**The task:**
Scan the records below for the line with "setup fails: 0" and the line with "simple gates: 3 / 0.61". Repeat those two lines and every line between them exactly, and nothing else.

(Saved entries)

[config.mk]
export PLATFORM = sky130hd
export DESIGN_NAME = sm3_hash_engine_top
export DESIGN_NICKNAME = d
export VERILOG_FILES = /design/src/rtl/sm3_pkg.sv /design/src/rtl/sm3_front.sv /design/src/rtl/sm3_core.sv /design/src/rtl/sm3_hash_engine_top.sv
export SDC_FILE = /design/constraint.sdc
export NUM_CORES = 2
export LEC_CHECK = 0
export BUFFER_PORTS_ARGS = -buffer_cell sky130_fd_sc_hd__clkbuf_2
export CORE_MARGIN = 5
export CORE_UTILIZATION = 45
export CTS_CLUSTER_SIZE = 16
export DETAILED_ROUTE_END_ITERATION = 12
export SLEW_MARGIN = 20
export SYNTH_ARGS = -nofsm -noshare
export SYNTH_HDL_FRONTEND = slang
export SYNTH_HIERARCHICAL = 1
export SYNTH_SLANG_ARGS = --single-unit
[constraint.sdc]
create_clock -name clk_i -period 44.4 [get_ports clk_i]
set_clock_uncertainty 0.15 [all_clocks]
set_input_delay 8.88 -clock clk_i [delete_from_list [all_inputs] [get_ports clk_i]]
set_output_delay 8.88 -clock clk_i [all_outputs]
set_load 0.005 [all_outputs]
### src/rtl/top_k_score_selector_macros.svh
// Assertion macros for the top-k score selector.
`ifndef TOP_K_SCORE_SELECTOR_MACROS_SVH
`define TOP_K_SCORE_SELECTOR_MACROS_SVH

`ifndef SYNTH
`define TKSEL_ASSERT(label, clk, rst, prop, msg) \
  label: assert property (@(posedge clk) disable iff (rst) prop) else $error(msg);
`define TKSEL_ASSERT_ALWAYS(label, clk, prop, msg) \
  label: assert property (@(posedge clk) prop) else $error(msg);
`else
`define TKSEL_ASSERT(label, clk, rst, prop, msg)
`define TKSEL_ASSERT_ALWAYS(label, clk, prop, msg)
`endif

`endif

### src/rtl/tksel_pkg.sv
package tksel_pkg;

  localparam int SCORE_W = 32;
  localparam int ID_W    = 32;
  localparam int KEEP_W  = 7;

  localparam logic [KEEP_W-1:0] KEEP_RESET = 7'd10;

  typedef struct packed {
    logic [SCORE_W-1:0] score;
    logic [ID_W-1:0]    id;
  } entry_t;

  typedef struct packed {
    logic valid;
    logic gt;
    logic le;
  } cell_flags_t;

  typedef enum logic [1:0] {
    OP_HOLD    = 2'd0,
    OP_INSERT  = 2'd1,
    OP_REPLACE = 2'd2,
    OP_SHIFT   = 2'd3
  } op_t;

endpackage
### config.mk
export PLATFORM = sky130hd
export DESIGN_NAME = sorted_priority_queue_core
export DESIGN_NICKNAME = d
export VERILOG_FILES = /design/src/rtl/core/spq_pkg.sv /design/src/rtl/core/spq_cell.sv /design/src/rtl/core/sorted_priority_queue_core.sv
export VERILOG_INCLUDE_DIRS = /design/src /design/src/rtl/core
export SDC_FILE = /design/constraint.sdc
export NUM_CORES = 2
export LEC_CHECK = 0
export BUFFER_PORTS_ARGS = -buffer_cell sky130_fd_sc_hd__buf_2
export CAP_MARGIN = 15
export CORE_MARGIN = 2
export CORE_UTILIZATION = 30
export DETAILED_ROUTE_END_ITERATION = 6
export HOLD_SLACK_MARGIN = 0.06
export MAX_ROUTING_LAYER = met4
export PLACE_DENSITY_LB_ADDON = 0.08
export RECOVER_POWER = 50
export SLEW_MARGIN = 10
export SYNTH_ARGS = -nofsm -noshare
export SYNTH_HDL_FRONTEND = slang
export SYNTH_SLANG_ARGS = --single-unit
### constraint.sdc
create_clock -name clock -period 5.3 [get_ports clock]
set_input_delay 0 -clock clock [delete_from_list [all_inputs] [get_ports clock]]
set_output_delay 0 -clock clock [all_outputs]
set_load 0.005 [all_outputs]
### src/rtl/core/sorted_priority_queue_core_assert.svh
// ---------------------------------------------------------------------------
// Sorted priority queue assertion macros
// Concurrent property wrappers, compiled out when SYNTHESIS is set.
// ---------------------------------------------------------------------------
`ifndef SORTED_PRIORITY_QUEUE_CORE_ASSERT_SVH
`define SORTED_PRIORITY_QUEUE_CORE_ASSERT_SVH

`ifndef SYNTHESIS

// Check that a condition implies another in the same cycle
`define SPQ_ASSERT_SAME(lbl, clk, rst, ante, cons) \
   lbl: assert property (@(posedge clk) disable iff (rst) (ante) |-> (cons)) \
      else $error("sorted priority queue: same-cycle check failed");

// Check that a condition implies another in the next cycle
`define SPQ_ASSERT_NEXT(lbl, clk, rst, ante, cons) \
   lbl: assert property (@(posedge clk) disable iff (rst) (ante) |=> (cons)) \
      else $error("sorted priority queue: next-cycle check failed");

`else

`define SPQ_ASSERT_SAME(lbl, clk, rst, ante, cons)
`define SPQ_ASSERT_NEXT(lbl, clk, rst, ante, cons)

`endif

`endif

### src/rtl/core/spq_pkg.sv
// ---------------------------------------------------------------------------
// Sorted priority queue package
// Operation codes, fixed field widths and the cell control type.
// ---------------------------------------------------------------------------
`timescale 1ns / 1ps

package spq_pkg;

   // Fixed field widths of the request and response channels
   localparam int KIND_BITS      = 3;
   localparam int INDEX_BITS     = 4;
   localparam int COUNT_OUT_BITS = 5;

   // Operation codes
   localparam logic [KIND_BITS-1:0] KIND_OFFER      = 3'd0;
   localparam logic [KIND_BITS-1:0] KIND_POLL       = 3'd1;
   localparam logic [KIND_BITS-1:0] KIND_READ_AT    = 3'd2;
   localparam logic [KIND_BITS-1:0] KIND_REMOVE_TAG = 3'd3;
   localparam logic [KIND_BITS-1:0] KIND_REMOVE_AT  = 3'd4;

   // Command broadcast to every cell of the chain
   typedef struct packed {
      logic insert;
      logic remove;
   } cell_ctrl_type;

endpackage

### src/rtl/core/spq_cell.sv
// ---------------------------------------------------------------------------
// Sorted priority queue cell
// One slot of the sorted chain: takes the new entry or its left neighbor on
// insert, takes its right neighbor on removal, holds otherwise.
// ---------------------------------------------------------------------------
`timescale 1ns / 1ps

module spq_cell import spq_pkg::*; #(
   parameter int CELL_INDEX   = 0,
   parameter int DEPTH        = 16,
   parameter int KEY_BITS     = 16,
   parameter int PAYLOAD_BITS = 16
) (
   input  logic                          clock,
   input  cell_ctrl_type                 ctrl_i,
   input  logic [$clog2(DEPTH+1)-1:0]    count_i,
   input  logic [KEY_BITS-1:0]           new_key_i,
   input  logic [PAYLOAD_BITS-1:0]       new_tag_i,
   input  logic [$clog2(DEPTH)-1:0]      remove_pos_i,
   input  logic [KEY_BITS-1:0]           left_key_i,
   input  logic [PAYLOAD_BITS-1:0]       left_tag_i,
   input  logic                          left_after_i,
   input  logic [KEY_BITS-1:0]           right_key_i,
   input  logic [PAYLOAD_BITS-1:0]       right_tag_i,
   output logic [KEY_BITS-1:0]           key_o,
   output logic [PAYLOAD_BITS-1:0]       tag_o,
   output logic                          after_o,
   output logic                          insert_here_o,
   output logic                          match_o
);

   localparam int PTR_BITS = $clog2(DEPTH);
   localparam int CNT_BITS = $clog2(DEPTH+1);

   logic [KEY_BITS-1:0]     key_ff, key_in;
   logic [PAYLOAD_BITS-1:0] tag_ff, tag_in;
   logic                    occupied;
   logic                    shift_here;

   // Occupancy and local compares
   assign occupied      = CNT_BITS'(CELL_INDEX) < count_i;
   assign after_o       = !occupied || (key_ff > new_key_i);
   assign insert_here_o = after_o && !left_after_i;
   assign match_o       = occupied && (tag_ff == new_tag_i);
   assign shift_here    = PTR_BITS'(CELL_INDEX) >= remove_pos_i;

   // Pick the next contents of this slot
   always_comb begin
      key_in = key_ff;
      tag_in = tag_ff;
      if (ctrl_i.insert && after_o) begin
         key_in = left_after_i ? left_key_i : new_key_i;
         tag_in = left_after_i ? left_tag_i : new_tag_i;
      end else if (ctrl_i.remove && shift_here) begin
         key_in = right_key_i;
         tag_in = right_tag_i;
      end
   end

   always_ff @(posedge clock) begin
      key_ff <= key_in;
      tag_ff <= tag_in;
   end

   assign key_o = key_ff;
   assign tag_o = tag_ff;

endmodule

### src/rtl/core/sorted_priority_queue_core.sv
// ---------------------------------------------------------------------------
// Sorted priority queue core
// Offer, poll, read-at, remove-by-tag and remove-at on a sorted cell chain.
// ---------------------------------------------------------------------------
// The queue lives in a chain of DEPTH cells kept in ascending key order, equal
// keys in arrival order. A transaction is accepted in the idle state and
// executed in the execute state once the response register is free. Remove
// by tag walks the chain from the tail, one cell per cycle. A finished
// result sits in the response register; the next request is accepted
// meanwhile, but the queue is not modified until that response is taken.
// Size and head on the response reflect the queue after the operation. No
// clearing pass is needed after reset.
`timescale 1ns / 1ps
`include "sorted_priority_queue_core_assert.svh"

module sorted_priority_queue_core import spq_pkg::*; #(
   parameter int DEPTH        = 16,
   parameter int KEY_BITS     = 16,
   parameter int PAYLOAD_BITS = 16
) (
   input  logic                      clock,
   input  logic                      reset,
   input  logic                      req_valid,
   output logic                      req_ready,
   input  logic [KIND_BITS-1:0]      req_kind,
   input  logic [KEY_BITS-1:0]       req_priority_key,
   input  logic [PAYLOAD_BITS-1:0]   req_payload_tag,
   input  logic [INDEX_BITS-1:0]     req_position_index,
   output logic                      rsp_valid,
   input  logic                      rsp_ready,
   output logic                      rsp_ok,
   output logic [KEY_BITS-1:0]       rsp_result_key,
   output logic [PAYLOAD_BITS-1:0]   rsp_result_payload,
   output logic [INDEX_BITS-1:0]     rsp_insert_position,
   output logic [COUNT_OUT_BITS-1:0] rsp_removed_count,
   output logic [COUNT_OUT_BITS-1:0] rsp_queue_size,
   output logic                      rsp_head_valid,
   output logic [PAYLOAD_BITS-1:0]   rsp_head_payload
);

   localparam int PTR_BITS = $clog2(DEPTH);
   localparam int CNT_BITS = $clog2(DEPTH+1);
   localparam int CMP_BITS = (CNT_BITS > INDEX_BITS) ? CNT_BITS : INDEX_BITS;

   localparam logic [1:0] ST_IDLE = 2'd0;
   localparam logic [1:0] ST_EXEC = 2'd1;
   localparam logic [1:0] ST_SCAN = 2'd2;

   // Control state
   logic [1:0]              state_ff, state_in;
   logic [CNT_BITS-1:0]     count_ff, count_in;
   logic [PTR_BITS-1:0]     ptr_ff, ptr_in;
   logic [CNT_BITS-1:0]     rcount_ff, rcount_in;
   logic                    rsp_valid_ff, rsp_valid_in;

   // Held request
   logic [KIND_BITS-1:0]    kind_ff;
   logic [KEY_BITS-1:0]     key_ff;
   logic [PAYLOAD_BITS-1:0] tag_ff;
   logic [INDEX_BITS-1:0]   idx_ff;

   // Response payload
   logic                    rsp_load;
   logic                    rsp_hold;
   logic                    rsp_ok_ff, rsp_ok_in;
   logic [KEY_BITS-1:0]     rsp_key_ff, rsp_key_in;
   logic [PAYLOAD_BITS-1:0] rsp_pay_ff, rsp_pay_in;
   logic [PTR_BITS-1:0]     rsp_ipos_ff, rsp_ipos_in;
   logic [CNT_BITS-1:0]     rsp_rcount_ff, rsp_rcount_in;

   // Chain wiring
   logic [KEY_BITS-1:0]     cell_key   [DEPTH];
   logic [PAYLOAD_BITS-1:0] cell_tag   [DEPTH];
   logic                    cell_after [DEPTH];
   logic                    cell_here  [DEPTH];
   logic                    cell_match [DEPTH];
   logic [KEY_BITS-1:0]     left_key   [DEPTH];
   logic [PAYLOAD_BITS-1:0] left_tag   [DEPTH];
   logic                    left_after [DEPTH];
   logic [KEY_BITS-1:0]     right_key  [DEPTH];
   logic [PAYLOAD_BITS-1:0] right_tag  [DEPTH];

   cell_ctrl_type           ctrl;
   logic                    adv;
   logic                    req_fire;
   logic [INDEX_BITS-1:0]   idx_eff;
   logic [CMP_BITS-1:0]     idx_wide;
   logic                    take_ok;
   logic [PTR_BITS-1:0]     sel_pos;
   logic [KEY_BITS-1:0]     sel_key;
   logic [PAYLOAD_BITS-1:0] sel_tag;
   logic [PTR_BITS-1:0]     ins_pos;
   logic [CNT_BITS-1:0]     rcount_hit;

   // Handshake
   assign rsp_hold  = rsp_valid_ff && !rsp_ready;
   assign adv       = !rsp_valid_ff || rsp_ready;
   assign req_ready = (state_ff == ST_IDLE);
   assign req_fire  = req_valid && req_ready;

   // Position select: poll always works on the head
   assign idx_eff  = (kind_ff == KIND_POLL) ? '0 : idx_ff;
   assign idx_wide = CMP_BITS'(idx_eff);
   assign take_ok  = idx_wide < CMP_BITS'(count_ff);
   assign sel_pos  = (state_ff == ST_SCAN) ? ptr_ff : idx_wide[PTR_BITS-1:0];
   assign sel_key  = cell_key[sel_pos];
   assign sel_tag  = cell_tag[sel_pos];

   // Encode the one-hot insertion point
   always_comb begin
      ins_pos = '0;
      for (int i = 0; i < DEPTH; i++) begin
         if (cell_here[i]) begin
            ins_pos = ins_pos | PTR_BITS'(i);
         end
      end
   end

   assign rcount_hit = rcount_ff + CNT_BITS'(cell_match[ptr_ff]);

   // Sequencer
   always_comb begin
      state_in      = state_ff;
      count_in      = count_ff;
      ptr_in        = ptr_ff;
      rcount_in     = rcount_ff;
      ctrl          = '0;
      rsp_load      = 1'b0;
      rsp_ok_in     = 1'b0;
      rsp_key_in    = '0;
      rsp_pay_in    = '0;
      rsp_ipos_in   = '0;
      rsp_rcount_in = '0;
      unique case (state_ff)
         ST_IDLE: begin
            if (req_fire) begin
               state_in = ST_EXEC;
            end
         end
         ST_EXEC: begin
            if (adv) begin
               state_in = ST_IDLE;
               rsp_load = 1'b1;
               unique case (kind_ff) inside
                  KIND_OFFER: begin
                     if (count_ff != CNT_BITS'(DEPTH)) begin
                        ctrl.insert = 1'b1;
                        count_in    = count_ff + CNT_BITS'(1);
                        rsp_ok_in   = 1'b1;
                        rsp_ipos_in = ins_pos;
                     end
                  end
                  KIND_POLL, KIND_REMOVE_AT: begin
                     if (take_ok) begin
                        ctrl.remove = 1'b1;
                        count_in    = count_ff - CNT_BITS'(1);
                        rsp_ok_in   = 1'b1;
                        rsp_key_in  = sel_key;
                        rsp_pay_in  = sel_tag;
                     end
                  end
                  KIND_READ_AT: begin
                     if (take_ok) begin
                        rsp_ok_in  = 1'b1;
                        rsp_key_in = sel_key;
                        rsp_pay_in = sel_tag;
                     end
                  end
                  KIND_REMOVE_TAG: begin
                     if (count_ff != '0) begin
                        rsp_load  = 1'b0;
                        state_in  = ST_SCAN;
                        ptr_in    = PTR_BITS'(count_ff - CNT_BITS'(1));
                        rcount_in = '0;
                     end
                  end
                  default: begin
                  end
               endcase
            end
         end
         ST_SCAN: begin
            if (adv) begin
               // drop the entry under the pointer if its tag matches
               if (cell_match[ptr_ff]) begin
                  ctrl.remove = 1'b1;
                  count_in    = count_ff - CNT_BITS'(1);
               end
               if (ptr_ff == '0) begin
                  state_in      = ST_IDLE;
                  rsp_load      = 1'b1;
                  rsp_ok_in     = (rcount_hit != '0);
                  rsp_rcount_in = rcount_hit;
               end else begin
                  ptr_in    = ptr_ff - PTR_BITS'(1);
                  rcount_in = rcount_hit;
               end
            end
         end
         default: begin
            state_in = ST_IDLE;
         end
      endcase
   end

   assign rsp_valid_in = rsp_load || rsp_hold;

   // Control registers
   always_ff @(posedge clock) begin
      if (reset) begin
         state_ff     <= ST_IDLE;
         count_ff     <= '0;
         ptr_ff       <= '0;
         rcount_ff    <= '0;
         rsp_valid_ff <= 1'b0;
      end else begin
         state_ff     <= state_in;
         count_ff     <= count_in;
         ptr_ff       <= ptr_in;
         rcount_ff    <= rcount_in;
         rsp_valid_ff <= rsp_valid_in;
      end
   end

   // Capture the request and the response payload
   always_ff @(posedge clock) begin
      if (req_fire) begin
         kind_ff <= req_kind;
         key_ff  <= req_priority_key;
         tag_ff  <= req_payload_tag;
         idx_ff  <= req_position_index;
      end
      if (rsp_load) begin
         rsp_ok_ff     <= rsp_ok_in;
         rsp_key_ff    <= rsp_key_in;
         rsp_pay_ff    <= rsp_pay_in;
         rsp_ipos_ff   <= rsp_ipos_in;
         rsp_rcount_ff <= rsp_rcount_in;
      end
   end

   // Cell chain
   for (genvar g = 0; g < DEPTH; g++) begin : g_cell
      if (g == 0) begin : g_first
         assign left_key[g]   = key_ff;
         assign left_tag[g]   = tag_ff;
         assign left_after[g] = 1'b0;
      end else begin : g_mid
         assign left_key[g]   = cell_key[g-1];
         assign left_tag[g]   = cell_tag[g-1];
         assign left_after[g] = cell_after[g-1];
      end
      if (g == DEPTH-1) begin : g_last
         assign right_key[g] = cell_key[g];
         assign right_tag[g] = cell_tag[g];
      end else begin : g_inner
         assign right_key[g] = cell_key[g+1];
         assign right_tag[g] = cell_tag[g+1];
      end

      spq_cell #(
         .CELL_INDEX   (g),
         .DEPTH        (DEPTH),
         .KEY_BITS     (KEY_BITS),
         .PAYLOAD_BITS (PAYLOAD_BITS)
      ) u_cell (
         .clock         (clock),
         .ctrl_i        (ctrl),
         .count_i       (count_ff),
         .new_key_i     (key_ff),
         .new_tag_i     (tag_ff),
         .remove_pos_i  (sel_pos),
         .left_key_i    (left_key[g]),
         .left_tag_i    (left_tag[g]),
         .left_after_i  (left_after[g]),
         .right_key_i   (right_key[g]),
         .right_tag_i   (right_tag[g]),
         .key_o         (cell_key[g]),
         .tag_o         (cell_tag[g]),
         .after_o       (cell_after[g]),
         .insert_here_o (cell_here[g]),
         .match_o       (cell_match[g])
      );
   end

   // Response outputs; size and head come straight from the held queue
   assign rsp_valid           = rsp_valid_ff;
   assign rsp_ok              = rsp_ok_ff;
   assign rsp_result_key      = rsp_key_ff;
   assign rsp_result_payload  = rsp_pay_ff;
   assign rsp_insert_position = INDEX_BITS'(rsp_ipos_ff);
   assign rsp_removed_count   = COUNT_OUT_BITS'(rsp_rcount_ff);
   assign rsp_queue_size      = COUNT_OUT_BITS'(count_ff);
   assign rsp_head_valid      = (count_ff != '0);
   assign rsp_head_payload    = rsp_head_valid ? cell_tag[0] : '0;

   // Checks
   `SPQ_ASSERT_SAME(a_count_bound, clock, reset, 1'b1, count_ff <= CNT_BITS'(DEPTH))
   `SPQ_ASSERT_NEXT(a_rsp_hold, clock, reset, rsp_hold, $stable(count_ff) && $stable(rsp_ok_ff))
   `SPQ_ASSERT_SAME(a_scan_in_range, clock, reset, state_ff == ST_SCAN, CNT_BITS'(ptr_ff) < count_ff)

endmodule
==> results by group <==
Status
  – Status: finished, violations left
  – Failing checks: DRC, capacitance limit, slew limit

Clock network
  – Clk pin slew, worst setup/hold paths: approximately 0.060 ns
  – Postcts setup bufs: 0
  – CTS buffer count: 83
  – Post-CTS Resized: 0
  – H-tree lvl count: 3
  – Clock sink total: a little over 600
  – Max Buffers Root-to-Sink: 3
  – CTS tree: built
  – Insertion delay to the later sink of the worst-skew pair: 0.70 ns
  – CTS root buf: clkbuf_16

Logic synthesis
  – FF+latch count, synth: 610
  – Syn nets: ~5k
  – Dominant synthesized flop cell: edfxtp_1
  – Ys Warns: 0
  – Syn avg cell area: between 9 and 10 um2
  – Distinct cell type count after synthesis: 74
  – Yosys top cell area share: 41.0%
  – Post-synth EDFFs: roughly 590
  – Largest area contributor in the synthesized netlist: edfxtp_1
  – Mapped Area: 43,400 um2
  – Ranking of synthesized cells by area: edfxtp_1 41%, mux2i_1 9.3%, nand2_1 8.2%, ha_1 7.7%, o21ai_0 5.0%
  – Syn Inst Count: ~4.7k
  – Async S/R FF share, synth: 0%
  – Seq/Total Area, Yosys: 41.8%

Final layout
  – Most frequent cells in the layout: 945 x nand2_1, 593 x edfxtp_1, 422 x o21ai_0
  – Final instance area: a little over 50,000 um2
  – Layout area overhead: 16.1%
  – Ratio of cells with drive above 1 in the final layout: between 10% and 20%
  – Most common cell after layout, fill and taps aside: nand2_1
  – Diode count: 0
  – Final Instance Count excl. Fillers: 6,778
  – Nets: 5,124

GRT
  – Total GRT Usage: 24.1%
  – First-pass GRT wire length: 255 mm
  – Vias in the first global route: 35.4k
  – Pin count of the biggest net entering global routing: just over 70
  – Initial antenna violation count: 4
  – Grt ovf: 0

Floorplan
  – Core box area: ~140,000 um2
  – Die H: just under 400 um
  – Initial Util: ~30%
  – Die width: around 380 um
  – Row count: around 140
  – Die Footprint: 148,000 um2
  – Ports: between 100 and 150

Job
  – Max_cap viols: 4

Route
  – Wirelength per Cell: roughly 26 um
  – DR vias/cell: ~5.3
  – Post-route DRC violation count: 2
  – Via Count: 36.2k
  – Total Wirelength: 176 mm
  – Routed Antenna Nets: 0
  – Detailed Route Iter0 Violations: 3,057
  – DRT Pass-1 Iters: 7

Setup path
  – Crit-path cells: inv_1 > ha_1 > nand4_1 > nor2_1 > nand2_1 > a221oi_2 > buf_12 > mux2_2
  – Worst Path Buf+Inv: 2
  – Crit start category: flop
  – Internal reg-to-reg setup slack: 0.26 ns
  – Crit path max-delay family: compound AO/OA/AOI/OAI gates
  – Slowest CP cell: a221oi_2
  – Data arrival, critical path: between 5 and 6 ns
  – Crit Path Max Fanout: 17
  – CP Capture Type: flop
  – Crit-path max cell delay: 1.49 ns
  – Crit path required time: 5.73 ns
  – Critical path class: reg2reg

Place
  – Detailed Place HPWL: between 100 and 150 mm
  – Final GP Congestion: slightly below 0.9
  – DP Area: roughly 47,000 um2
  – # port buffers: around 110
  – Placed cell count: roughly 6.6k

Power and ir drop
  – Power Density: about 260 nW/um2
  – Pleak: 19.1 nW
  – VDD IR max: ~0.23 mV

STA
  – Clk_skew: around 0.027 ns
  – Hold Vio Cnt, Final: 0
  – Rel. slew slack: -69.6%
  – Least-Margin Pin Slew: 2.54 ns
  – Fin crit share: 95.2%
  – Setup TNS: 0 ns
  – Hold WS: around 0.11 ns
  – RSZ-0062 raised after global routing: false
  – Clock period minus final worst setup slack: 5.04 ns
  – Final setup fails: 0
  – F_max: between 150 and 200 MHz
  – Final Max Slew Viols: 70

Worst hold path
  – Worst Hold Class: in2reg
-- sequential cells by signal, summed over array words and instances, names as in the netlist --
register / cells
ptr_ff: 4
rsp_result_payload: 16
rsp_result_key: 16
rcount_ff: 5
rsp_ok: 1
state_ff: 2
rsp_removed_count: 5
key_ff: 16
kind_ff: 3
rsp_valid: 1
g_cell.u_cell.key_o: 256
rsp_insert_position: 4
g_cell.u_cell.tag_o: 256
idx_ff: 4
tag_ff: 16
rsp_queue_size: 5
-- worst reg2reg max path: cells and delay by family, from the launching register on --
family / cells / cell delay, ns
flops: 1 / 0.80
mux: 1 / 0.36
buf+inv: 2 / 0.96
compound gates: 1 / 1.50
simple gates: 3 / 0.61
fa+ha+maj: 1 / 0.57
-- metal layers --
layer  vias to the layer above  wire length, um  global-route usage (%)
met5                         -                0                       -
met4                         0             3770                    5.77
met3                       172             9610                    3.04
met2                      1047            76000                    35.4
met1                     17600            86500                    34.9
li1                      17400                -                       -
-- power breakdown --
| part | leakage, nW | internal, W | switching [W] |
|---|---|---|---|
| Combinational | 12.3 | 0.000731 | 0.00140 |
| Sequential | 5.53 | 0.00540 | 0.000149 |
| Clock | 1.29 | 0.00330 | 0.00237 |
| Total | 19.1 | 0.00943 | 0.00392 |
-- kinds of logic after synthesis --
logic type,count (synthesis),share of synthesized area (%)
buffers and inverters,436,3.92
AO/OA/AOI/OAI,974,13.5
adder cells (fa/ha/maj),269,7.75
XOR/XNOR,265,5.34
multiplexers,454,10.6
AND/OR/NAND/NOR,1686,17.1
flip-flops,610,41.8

**Your response:**
  – Final setup fails: 0
  – F_max: between 150 and 200 MHz
  – Final Max Slew Viols: 70

Worst hold path
  – Worst Hold Class: in2reg
-- sequential cells by signal, summed over array words and instances, names as in the netlist --
register / cells
ptr_ff: 4
rsp_result_payload: 16
rsp_result_key: 16
rcount_ff: 5
rsp_ok: 1
state_ff: 2
rsp_removed_count: 5
key_ff: 16
kind_ff: 3
rsp_valid: 1
g_cell.u_cell.key_o: 256
rsp_insert_position: 4
g_cell.u_cell.tag_o: 256
idx_ff: 4
tag_ff: 16
rsp_queue_size: 5
-- worst reg2reg max path: cells and delay by family, from the launching register on --
family / cells / cell delay, ns
flops: 1 / 0.80
mux: 1 / 0.36
buf+inv: 2 / 0.96
compound gates: 1 / 1.50
simple gates: 3 / 0.61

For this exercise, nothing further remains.